The situation in Ireland with regards to the backstop and one part of the island belonging to the UK while the rest of the island is its own republic exists because of history, that nightmare from which it is increasingly difficult for any of us to awake. At the time of Irish independence, earned by a full-on uprising before and after WW1 (and put on hold so the Great War could actually be won) , the six counties in the north (two thirds of the province of Ulster) voted to stay in the UK based on the fact that they had majority English population. This is a remnant of 250-plus years of English colonization of the island.

Oliver Cromwell went over in the 1600s to subdue the Catholics. Cromwell wasn’t just a protestant of the high church Henry VIII C of E variety – Catholic in all but name, but a Puritan. He’d shown his animus towards Catholics by engineering the beheading of England’s Catholic monarch, Charles I. (Dante might have placed Cromwell in the ninth circle of Hell, reserved for traitors.) So from sometime in the 17th century through the 19th, Charles Stewart Parnell notwithstanding, the English had been subduing a different nation – the same as they’d done with Scotland. (The Acts of Union with Scotland were enacted in 1707 and are also a really complicated matter.
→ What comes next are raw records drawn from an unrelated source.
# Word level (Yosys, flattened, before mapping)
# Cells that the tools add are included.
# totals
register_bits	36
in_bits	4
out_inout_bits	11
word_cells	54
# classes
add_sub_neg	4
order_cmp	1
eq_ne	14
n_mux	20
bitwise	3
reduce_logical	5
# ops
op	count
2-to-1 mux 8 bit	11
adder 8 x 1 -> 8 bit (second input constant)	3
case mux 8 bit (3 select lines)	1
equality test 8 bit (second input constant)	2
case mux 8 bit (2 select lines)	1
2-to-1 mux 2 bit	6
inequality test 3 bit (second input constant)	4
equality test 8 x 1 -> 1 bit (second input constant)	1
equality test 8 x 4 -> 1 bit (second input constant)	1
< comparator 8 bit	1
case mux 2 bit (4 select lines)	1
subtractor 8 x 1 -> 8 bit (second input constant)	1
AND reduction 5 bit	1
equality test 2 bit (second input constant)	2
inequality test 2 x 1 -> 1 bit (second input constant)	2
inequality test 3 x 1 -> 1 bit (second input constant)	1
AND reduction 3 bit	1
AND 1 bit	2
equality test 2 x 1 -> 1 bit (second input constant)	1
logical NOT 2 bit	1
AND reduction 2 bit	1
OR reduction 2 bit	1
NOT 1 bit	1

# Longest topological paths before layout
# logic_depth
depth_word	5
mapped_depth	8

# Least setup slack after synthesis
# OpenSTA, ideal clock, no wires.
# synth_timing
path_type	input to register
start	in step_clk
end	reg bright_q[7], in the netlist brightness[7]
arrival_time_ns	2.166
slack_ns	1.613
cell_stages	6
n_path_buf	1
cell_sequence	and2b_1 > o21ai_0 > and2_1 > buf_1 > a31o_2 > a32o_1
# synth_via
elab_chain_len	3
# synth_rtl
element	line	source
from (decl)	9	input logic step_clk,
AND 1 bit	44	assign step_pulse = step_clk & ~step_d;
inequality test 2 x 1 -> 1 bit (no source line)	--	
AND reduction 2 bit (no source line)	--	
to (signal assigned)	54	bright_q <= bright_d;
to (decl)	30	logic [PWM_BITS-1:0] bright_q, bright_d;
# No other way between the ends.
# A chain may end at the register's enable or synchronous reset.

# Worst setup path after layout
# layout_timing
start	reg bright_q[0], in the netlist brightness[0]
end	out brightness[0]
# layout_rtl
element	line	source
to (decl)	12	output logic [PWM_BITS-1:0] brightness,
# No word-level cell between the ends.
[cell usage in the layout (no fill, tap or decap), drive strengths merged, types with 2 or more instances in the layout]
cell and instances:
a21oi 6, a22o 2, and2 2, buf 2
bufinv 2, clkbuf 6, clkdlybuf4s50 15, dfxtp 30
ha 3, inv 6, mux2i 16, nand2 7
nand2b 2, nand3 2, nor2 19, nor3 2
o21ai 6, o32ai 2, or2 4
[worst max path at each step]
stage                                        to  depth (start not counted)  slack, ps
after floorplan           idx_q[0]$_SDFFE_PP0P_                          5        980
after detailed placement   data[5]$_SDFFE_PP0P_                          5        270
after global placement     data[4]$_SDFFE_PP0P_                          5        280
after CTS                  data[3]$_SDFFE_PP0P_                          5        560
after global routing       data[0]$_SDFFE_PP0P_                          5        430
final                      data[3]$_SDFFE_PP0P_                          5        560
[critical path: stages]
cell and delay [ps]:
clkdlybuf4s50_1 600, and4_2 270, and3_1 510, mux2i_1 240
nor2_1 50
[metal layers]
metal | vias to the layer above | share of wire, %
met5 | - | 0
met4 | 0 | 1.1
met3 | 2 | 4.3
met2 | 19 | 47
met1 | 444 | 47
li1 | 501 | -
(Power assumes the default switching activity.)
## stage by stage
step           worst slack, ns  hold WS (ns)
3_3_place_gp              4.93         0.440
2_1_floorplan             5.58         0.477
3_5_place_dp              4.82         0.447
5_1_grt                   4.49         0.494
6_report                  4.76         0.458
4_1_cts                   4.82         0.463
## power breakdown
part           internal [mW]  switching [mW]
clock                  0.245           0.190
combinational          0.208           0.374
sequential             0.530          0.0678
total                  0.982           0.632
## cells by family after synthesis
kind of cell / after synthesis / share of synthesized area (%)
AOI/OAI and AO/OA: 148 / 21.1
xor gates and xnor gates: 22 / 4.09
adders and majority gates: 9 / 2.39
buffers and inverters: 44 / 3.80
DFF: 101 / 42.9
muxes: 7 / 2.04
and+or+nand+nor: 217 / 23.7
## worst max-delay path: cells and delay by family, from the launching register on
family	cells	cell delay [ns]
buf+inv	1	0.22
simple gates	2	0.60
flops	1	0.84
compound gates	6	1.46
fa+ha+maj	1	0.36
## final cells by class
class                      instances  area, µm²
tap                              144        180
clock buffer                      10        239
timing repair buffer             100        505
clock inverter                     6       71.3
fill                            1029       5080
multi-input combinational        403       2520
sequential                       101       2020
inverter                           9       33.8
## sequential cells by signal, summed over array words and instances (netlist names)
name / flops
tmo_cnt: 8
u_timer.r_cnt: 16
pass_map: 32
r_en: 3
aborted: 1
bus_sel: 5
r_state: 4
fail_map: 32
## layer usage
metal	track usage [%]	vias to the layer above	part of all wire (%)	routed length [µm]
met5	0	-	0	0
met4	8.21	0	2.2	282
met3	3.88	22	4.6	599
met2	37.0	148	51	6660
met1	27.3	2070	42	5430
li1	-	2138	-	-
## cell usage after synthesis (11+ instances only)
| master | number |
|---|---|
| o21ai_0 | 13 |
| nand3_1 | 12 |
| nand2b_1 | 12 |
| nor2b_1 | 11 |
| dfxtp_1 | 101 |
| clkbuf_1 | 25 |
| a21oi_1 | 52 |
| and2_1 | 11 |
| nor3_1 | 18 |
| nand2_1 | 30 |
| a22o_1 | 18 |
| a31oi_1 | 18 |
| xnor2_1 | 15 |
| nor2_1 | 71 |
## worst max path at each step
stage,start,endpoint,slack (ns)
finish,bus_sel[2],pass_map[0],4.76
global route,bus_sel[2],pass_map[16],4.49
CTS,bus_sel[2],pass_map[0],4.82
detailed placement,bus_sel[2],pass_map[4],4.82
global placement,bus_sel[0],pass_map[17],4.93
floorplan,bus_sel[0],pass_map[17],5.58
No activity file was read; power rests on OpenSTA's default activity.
[config.mk]
export PLATFORM = sky130hd
export DESIGN_NAME = wormhole_inject_arbiter
export DESIGN_NICKNAME = d
export VERILOG_FILES = /design/src/rtl/wh_noc_pkg.sv /design/src/rtl/rr_arbiter.sv /design/src/rtl/wormhole_inject_arbiter.sv
export SDC_FILE = /design/constraint.sdc
export NUM_CORES = 1
export LEC_CHECK = 0
export CAP_MARGIN = 20
export CORE_MARGIN = 2
export CORE_UTILIZATION = 50
export CTS_BUF_LIST = sky130_fd_sc_hd__clkbuf_4 sky130_fd_sc_hd__clkbuf_8
export DETAILED_ROUTE_END_ITERATION = 12
export GPL_TIMING_DRIVEN = 1
export PLACE_DENSITY_LB_ADDON = 0.15
export SLEW_MARGIN = 20
export SYNTH_ARGS = -nofsm -noshare
export SYNTH_HDL_FRONTEND = slang
export SYNTH_SLANG_ARGS = --single-unit
[constraint.sdc]
create_clock -name clk -period 7.5 [get_ports clk]
set_input_delay 0.75 -clock clk [delete_from_list [all_inputs] [get_ports clk]]
set_output_delay 0.75 -clock clk [all_outputs]
set_load 0.03 [all_outputs]
`src/rtl/uart_pkg.sv`:
```
// Shared types and constants for the UART byte transmitter.
// Parity support is selected in the transmitter by the UART_TX_PARITY_EN macro.
package uart_pkg;

    localparam int unsigned DEFAULT_CLKS_PER_BIT = 2320;
    localparam int unsigned DATA_BITS            = 8;
    localparam int unsigned FRAME_BITS_NO_PARITY = DATA_BITS + 2;
    localparam int unsigned FRAME_BITS_PARITY    = DATA_BITS + 3;

    typedef enum logic [2:0] {
        StIdle,
        StStart,
        StData,
        StParity,
        StStop,
        StDone
    } tx_state_e;

    function automatic logic even_parity(input logic [DATA_BITS-1:0] d);
        return ^d;
    endfunction

endpackage

```
`src/rtl/uart_baud_tick.sv`:
```
// Restartable bit-period down-counter; bit_done_o pulses on the last cycle of each bit.
module uart_baud_tick #(
    parameter int unsigned CLKS_PER_BIT = 4
) (
    input  logic clk_raw,
    input  logic rst_n,
    input  logic en_i,
    input  logic restart_i,
    output logic bit_done_o
);

    localparam int unsigned CntW = (CLKS_PER_BIT > 1) ? $clog2(CLKS_PER_BIT) : 1;
    localparam logic [CntW-1:0] Reload = CntW'(CLKS_PER_BIT - 1);

    logic [CntW-1:0] cnt_q, cnt_d;

    always_comb begin
        cnt_d = cnt_q;
        if (restart_i) begin
            cnt_d = Reload;
        end else if (en_i && (cnt_q != '0)) begin
            cnt_d = cnt_q - CntW'(1);
        end
    end

    always_ff @(posedge clk_raw or negedge rst_n) begin
        if (!rst_n) begin
            cnt_q <= '0;
        end else begin
            cnt_q <= cnt_d;
        end
    end

    assign bit_done_o = en_i && (cnt_q == '0);

endmodule

```
`src/rtl/uart_byte_tx.sv`:
```
// 8N1 UART byte transmitter with a four-phase tsent/trecieve handshake.
// Define UART_TX_PARITY_EN to insert an even-parity bit between data and stop.
module uart_byte_tx
    import uart_pkg::*;
#(
    parameter int unsigned CLKS_PER_BIT = DEFAULT_CLKS_PER_BIT
) (
    input  logic                 clk_raw,
    input  logic                 rst_n,
    input  logic [DATA_BITS-1:0] data,
    input  logic                 tsent,
    output logic                 trecieve,
    output logic                 tx,
    output logic                 busy
);

    tx_state_e            state_q;
    logic [DATA_BITS-1:0] shift_q;
    logic [2:0]           bit_idx_q;
    logic                 tx_q;
    logic                 busy_q;
    logic                 trecieve_q;
`ifdef UART_TX_PARITY_EN
    logic                 parity_q;
`endif

    logic accept;
    logic timing;
    logic restart;
    logic bit_done;

    always_comb begin
        accept  = (state_q == StIdle) && tsent;
        timing  = (state_q == StStart) || (state_q == StData) ||
                  (state_q == StParity) || (state_q == StStop);
        // Reload the bit timer on acceptance and at every bit boundary.
        restart = accept || bit_done;
    end

    uart_baud_tick #(
        .CLKS_PER_BIT(CLKS_PER_BIT)
    ) u_baud_tick (
        .clk_raw    (clk_raw),
        .rst_n      (rst_n),
        .en_i       (timing),
        .restart_i  (restart),
        .bit_done_o (bit_done)
    );

    always_ff @(posedge clk_raw or negedge rst_n) begin
        if (!rst_n) begin
            state_q    <= StIdle;
            shift_q    <= '0;
            bit_idx_q  <= '0;
            tx_q       <= 1'b1;
            busy_q     <= 1'b0;
            trecieve_q <= 1'b0;
`ifdef UART_TX_PARITY_EN
            parity_q   <= 1'b0;
`endif
        end else begin
            case (state_q)
                StIdle: begin
                    if (tsent) begin
                        shift_q   <= data;
                        bit_idx_q <= '0;
                        tx_q      <= 1'b0;
                        busy_q    <= 1'b1;
                        state_q   <= StStart;
`ifdef UART_TX_PARITY_EN
                        parity_q  <= even_parity(data);
`endif
                    end
                end
                StStart: begin
                    if (bit_done) begin
                        tx_q    <= shift_q[0];
                        state_q <= StData;
                    end
                end
                StData: begin
                    if (bit_done) begin
                        bit_idx_q <= bit_idx_q + 3'd1;
                        if (bit_idx_q == 3'(DATA_BITS - 1)) begin
`ifdef UART_TX_PARITY_EN
                            tx_q    <= parity_q;
                            state_q <= StParity;
`else
                            tx_q    <= 1'b1;
                            state_q <= StStop;
`endif
                        end else begin
                            shift_q <= {1'b0, shift_q[DATA_BITS-1:1]};
                            tx_q    <= shift_q[1];
                        end
                    end
                end
                StParity: begin
                    if (bit_done) begin
                        tx_q    <= 1'b1;
                        state_q <= StStop;
                    end
                end
                StStop: begin
                    if (bit_done) begin
                        trecieve_q <= 1'b1;
                        state_q    <= StDone;
                    end
                end
                StDone: begin
                    // Hold the acknowledge until upstream drops its request.
                    if (!tsent) begin
                        trecieve_q <= 1'b0;
                        busy_q     <= 1'b0;
                        state_q    <= StIdle;
                    end
                end
                default: begin
                    tx_q    <= 1'b1;
                    state_q <= StIdle;
                end
            endcase
        end
    end

    assign tx       = tx_q;
    assign busy     = busy_q;
    assign trecieve = trecieve_q;

endmodule

```
### config.mk
export PLATFORM = sky130hd
export DESIGN_NAME = stage_writeback_flat
export DESIGN_NICKNAME = d
export VERILOG_FILES = /design/src/rtl/stage_writeback_if.sv /design/src/rtl/stage_writeback.sv /design/src/flat_wrapper.sv
export SDC_FILE = /design/constraint.sdc
export NUM_CORES = 1
export LEC_CHECK = 0
export ABC_AREA = 1
export CAP_MARGIN = 20
export CORE_UTILIZATION = 30
export DETAILED_ROUTE_END_ITERATION = 16
export GPL_TIMING_DRIVEN = 0
export PLACE_DENSITY = 0.64
export SYNTH_ARGS = -nofsm -noshare
export SYNTH_HDL_FRONTEND = slang
export SYNTH_SLANG_ARGS = --single-unit
### constraint.sdc
create_clock -name clk -period 2 [get_ports clk]
set_input_delay 0.5 -clock clk [delete_from_list [all_inputs] [get_ports clk]]
set_output_delay 0.5 -clock clk [all_outputs]
set_load 0.03 [all_outputs]
--- src/rtl/sram_access_ctrl.sv ---
// sram_access_ctrl: sequences one load/store at a time into an asynchronous word SRAM with registered strobes
module sram_access_ctrl #(
  parameter int WAIT_CYCLES = 1,
  parameter bit ALIGN_CHECK = 1'b1
) (
  input  logic        clk,
  input  logic        arst,
  input  logic        req_valid,
  output logic        req_ready,
  input  logic        req_we,
  input  logic [31:0] req_addr,
  input  logic [31:0] req_wdata,
  output logic        rsp_valid,
  input  logic        rsp_ready,
  output logic [31:0] rsp_rdata,
  output logic        rsp_err,
  output logic        busy,
  output logic        sram_cs,
  output logic        sram_oe,
  output logic        sram_we,
  output logic [31:0] sram_addr,
  output logic [31:0] sram_din,
  input  logic [31:0] sram_dout
);
  localparam int WC = (WAIT_CYCLES < 1) ? 1 : WAIT_CYCLES;
  localparam int CW = $clog2(WC + 1);
  localparam logic [2:0] IDLE    = 3'd0;
  localparam logic [2:0] SETUP   = 3'd1;
  localparam logic [2:0] STROBE  = 3'd2;
  localparam logic [2:0] RELEASE = 3'd3;
  localparam logic [2:0] RESP    = 3'd4;
  logic [2:0]    state_q, state_d;
  logic [CW-1:0] cnt_q, cnt_d;
  logic          we_q, we_d;
  logic          cs_q, cs_d, oe_q, oe_d, swe_q, swe_d;
  logic [31:0]   addr_q, addr_d, din_q, din_d;
  logic          rvalid_q, rvalid_d, rerr_q, rerr_d;
  logic [31:0]   rdata_q, rdata_d;
  logic          accept, misal;
  assign req_ready = (state_q == IDLE) && !arst;
  assign busy      = state_q != IDLE;
  assign accept    = req_valid && (state_q == IDLE);
  assign misal     = ALIGN_CHECK && (req_addr[1:0] != 2'b00);
  assign rsp_valid = rvalid_q;
  assign rsp_err   = rerr_q;
  assign rsp_rdata = rdata_q;
  assign sram_cs   = cs_q;
  assign sram_oe   = oe_q;
  assign sram_we   = swe_q;
  assign sram_addr = addr_q;
  assign sram_din  = din_q;
  // Strobe registers hold the value for the state being entered, so they fall on the same edge the FSM leaves STROBE.
  always_comb begin
    state_d  = state_q;
    cnt_d    = cnt_q;
    we_d     = we_q;
    cs_d     = 1'b0;
    oe_d     = 1'b0;
    swe_d    = 1'b0;
    addr_d   = addr_q;
    din_d    = din_q;
    rvalid_d = rvalid_q;
    rerr_d   = rerr_q;
    rdata_d  = rdata_q;
    case (state_q)
      IDLE: if (accept) begin
        if (misal) begin
          state_d = RELEASE;
          rerr_d  = 1'b1;
        end else begin
          state_d = SETUP;
          addr_d  = req_addr;
          din_d   = req_wdata;
          we_d    = req_we;
        end
      end
      SETUP: begin
        state_d = STROBE;
        cs_d    = 1'b1;
        swe_d   = we_q;
        oe_d    = !we_q;
        cnt_d   = CW'(WC - 1);
      end
      STROBE: begin
        state_d = (cnt_q == '0) ? RELEASE : STROBE;
        cs_d    = cnt_q != '0;
        swe_d   = (cnt_q != '0) && we_q;
        oe_d    = (cnt_q != '0) && !we_q;
        cnt_d   = (cnt_q == '0) ? cnt_q : cnt_q - 1'b1;
        rdata_d = (cnt_q == '0 && !we_q) ? sram_dout : rdata_q;
      end
      RELEASE: begin
        state_d  = RESP;
        rvalid_d = 1'b1;
      end
      RESP: if (rsp_ready) begin
        state_d  = IDLE;
        rvalid_d = 1'b0;
        rerr_d   = 1'b0;
        rdata_d  = '0;
      end
      default: state_d = IDLE;
    endcase
  end
  always_ff @(posedge clk or posedge arst) begin
    if (arst) begin
      state_q  <= IDLE;
      cnt_q    <= '0;
      we_q     <= 1'b0;
      cs_q     <= 1'b0;
      oe_q     <= 1'b0;
      swe_q    <= 1'b0;
      addr_q   <= '0;
      din_q    <= '0;
      rvalid_q <= 1'b0;
      rerr_q   <= 1'b0;
      rdata_q  <= '0;
    end else begin
      state_q  <= state_d;
      cnt_q    <= cnt_d;
      we_q     <= we_d;
      cs_q     <= cs_d;
      oe_q     <= oe_d;
      swe_q    <= swe_d;
      addr_q   <= addr_d;
      din_q    <= din_d;
      rvalid_q <= rvalid_d;
      rerr_q   <= rerr_d;
      rdata_q  <= rdata_d;
    end
  end
endmodule

--- config.mk ---
export PLATFORM = sky130hd
export DESIGN_NAME = sram_access_ctrl
export DESIGN_NICKNAME = d
export VERILOG_FILES = /design/src/rtl/sram_access_ctrl.sv
export SDC_FILE = /design/constraint.sdc
export NUM_CORES = 1
export LEC_CHECK = 0
export CAP_MARGIN = 20
export CORE_MARGIN = 1
export CORE_UTILIZATION = 37
export DETAILED_ROUTE_END_ITERATION = 10
export PLACE_DENSITY = 0.76
export SYNTH_ARGS = -nofsm -noshare
export SYNTH_HDL_FRONTEND = slang
export SYNTH_SLANG_ARGS = --single-unit
--- constraint.sdc ---
create_clock -name clk -period 3.5 [get_ports clk]
set_input_delay 0.7 -clock clk [delete_from_list [all_inputs] [get_ports clk]]
set_output_delay 0.7 -clock clk [all_outputs]
set_load 0.01 [all_outputs]
==> results.txt <==
- Outcome: completed
* Number of cell rows: 39
* Latest clock arrival within the worst-skew pair: approximately 340 ps
* Sequential cell area fraction in the yosys report: 0.601
- TritonCTS built the clock tree.
* Synth-to-Final Area Change: 56.1%
* Max-cap viol count: 0
- Worst endpoint data arrival time: 1930 ps
* Number of enable flip-flop cells after synthesis: 0
- Synthesis produced a netlist with a net count of between 400 and 500.
- Setup violations remaining at the end of the flow were counted as 0.
- Most frequently used cell type in the post-synthesis netlist: sky130_fd_sc_hd__dfrtp_1
- Antenna violations before repair: 0
* Via density: 4.63
* Leak: 3.38 nW
- Period Utilization, post-route: 0.751
* Worst slew pin tran: 786 ps
* Total negative slack for setup checks: 0 ps
- Clk_skew: 4.11 ps
- Once the clock tree was built, the setup fixing pass inserted 0 buffers.
- Launching element type of the critical path: register
- TritonRoute pass-1 iters: 4
- Synthesized instance count: 309
- Counting flops and latches in the post-synthesis netlist gives 105.
- Yosys top cell by area: sky130_fd_sc_hd__dfrtp_1
* Die height: between 100 and 150 microns
* Global-route wire length before repair: 17.1 mm
- Count of H-tree levels built during CTS: 3
- Setup repair after global routing left no endpoint under its margin.
* Reg2reg start: state_q[1]
- Number of nets at the end of the flow: 611
- Total number of yosys warnings: 0
- Clock input transition at the sequential cells of the worst setup and hold paths: 70 ps
- The repair_antennas step left the layout with diodes totalling 0.
- Pin count of the biggest net entering global routing: 66
- Kind of capture point of the worst setup path: output pin
- Per-instance average area after synthesis: 14.2 sq um
- 204 I/O pins were placed.
- The design draws 0.00592 W.
- Origin of the worst min-delay path: we_q
* Placeable core region: 11500 sq um
* Proportion of synthesized flip-flops having asynchronous set or reset: 1.00
- The tree built by TritonCTS fans out to roughly 110 sinks.
- After synthesis, the cell types taking the most area are sky130_fd_sc_hd__dfrtp_1, sky130_fd_sc_hd__mux2_4, sky130_fd_sc_hd__mux2i_1.
* Clock buffers created by TritonCTS: 9
- After detailed routing, the average wire length per cell comes to 16.0 microns.
* Layout cells sized above 1: 0.167
* Highest Clock Rate: between 300 and 400 MHz
- Antenna-violating nets left: 0
* Max Transition Viols Final: 0
* Adder-cell share of the synthesized area: 0
* Number of hold violations in the final report: 0
- Tracing the worst setup path back leads to its startpoint at state_q[1].
- In this run the tightest slew margin relative to its limit is 0.476.
- The die covers 12300 sq um.
- In the synthesized netlist the dominant register cell turns out to be sky130_fd_sc_hd__dfrtp_1.
- The die is 111 microns wide.
* Total vias in the final route: 3049
- Post-synthesis instance area: 4380 sq um
- In the global route stage, overall resource usage came out at 0.177.
- The congestion estimate from routability-driven global placement came to 0.753.
- The share of synthesized area in the top cell type comes to 0.601.
- After the first detailed-routing iteration, the DRC count stood at approximately 170.
* Grt ovf: 0
- By startpoint and endpoint, the worst setup path is classified as register to output pin.
- Complex-gate fraction of the synthesized area: 0.0103
* Maximum clock path buffer count: 2
- For this configuration, the core starts out at a cell density of 0.382.
* Shortest clock period the worst path allows after layout: 2630 ps
- Of the total synthesized cell area, the portion taken by XOR and XNOR cells is 0.
* Max FO, Critical Path: 10
* Total power per unit cell area: between 800 and 900 nW/um^2
- Unique masters post-synth: 24
- Wire length reported by the detailed router: 10.5 mm
- Main combinational cell family by area after synthesis: multiplexers
* Hold-fix buffers at CTS: 0
* Simple-gate area share of the yosys netlist: 0.0563
- In this run the worst hold path is classified as register to register.
* Port bufs: 203
- On the final layout, the worst hold slack is 478 ps.
* Top cells by count, synth: sky130_fd_sc_hd__dfrtp_1, sky130_fd_sc_hd__mux2_4, sky130_fd_sc_hd__inv_1, sky130_fd_sc_hd__nand2_1, sky130_fd_sc_hd__mux2i_1
* Post-cts repair resize count: 0
* CP required: ~2800 ps
* Via count of the first global-routing pass: between 3k and 4k
- The portion of synthesized area spent on multiplexers is 0.277.
- Detailed placement HPWL: between 7 and 8 mm
- Root cell of the clock tree: sky130_fd_sc_hd__clkbuf_16
* VDD IR max: 594 uV
* DRC violations left: 0
-- path summary, 6_finish.rpt --
path / endpoint / slack (ps) / cells past startpoint
setup reg to reg: sram_addr[29] / 1120 / 4
max in group asynchronous: sram_din[23] / 1790 / 3
hold reg to reg: sram_oe / 480 / 1
hold / removal: sram_oe / 480 / 1
setup / recovery: req_ready / 870 / 3
min in group asynchronous: sram_cs / 870 / 2
-- critical path, cell delays in order (launching register included) --
cell and delay [ps]:
sky130_fd_sc_hd__dfrtp_1 480, sky130_fd_sc_hd__or3_4 450, sky130_fd_sc_hd__nor2_1 100, sky130_fd_sc_hd__clkdlybuf4s50_1 560
-- sequential cells by signal, summed over array words and instances (netlist names) --
name and count:
rsp_valid 1, state_q 3, rsp_err 1, sram_din 32
sram_addr 32, sram_we 1, sram_cs 1, sram_oe 1
we_q 1, rsp_rdata 32
-- kinds of logic (layout without fill, tap and decap cells) --
family                 after synthesis  after routing
AOI/OAI and AO/OA                    7              7
muxes                               95             95
DFF                                105            105
and+or+nand+nor                     52             52
buffers and inverters               50            256
-- report_power, final --
group	switching (W)	internal (W)	leakage (nW)
Combinational	0.000998	0.00174	1.97
Sequential	0.000361	0.00181	1.27
Clock	0.000433	0.000575	0.135
-- final cells by class --
| type | instances | area, sq um |
|---|---|---|
| clock buffers | 12 | 246 |
| well taps | 143 | 179 |
| inverters | 33 | 126 |
| repair buffers | 207 | 2080 |
| flip-flops and latches | 105 | 2630 |
| multi-input cells | 154 | 1520 |
| fillers | 951 | 4640 |
| clock inverters | 4 | 52.6 |
-- metrics by stage --
step | cell area, sq um | instances | worst slack, ps | utilization
floorplan | 4380 | 309 | 39.5 | -
global placement | 6500 | 641 | 781 | 0.567
detailed placement | 6500 | 641 | 740 | 0.567
CTS | 6800 | 657 | 848 | 0.593
global route | 6830 | 658 | 779 | 0.596
finish | 6830 | 658 | 872 | 0.596
-- layer usage --
metal	global-route usage	routed length [microns]
met5	0	0
met4	0.0444	130
met3	0.0656	796
met2	0.301	5230
met1	0.213	4360
-- layout by cell type, fill, tap and decap left out --
cell | synthesis | routed
sky130_fd_sc_hd__a21oi_1 | 2 | 2
sky130_fd_sc_hd__nor4b_1 | 1 | 1
sky130_fd_sc_hd__or3_4 | 1 | 1
sky130_fd_sc_hd__nor3_1 | 2 | 2
sky130_fd_sc_hd__bufinv_16 | 0 | 1
sky130_fd_sc_hd__buf_4 | 0 | 3
sky130_fd_sc_hd__o21a_1 | 1 | 1
sky130_fd_sc_hd__clkinvlp_4 | 0 | 3
sky130_fd_sc_hd__nand3b_1 | 1 | 1
sky130_fd_sc_hd__clkbuf_8 | 0 | 1
sky130_fd_sc_hd__clkbuf_16 | 0 | 9
sky130_fd_sc_hd__or4b_4 | 1 | 1
sky130_fd_sc_hd__a31oi_4 | 0 | 1
sky130_fd_sc_hd__or3b_2 | 1 | 1
sky130_fd_sc_hd__and2_1 | 3 | 3
sky130_fd_sc_hd__buf_16 | 0 | 1
sky130_fd_sc_hd__dfrtp_1 | 105 | 105
sky130_fd_sc_hd__a311oi_1 | 1 | 1
sky130_fd_sc_hd__clkdlybuf4s50_1 | 0 | 203
sky130_fd_sc_hd__nor2_1 | 5 | 5
sky130_fd_sc_hd__inv_1 | 33 | 32
sky130_fd_sc_hd__nand2_1 | 33 | 33
sky130_fd_sc_hd__inv_4 | 0 | 1
sky130_fd_sc_hd__mux2i_1 | 32 | 32
sky130_fd_sc_hd__clkbuf_1 | 5 | 2
sky130_fd_sc_hd__o21ai_0 | 1 | 1
sky130_fd_sc_hd__a211oi_1 | 1 | 1
sky130_fd_sc_hd__mux2_4 | 48 | 48
sky130_fd_sc_hd__nor2b_1 | 4 | 4
sky130_fd_sc_hd__mux2_2 | 15 | 15
(Power assumes the default switching activity.)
The Acts of Union with Ireland were enacted in 1800.)

All of that said, there was apparently enough fear or some such witlessness in what became Northern Ireland, that the peace deal included leaving six of Ireland’s 32 counties in the UK. The engineered Irish Famine of the 1840s and 50s also had something to do with the population imbalance. Engineered? Yes. The majority Catholic population were barred for two centuries from owning or leasing land and only in 1829 could they sit in their own parliament. The landowners exported the food that could have fed the native population during Black ’47 and the years that followed. You can read up yourselves on the mass evictions of Irish tenants by English landowners at the time. Is it any wonder a million emigrated and another million died?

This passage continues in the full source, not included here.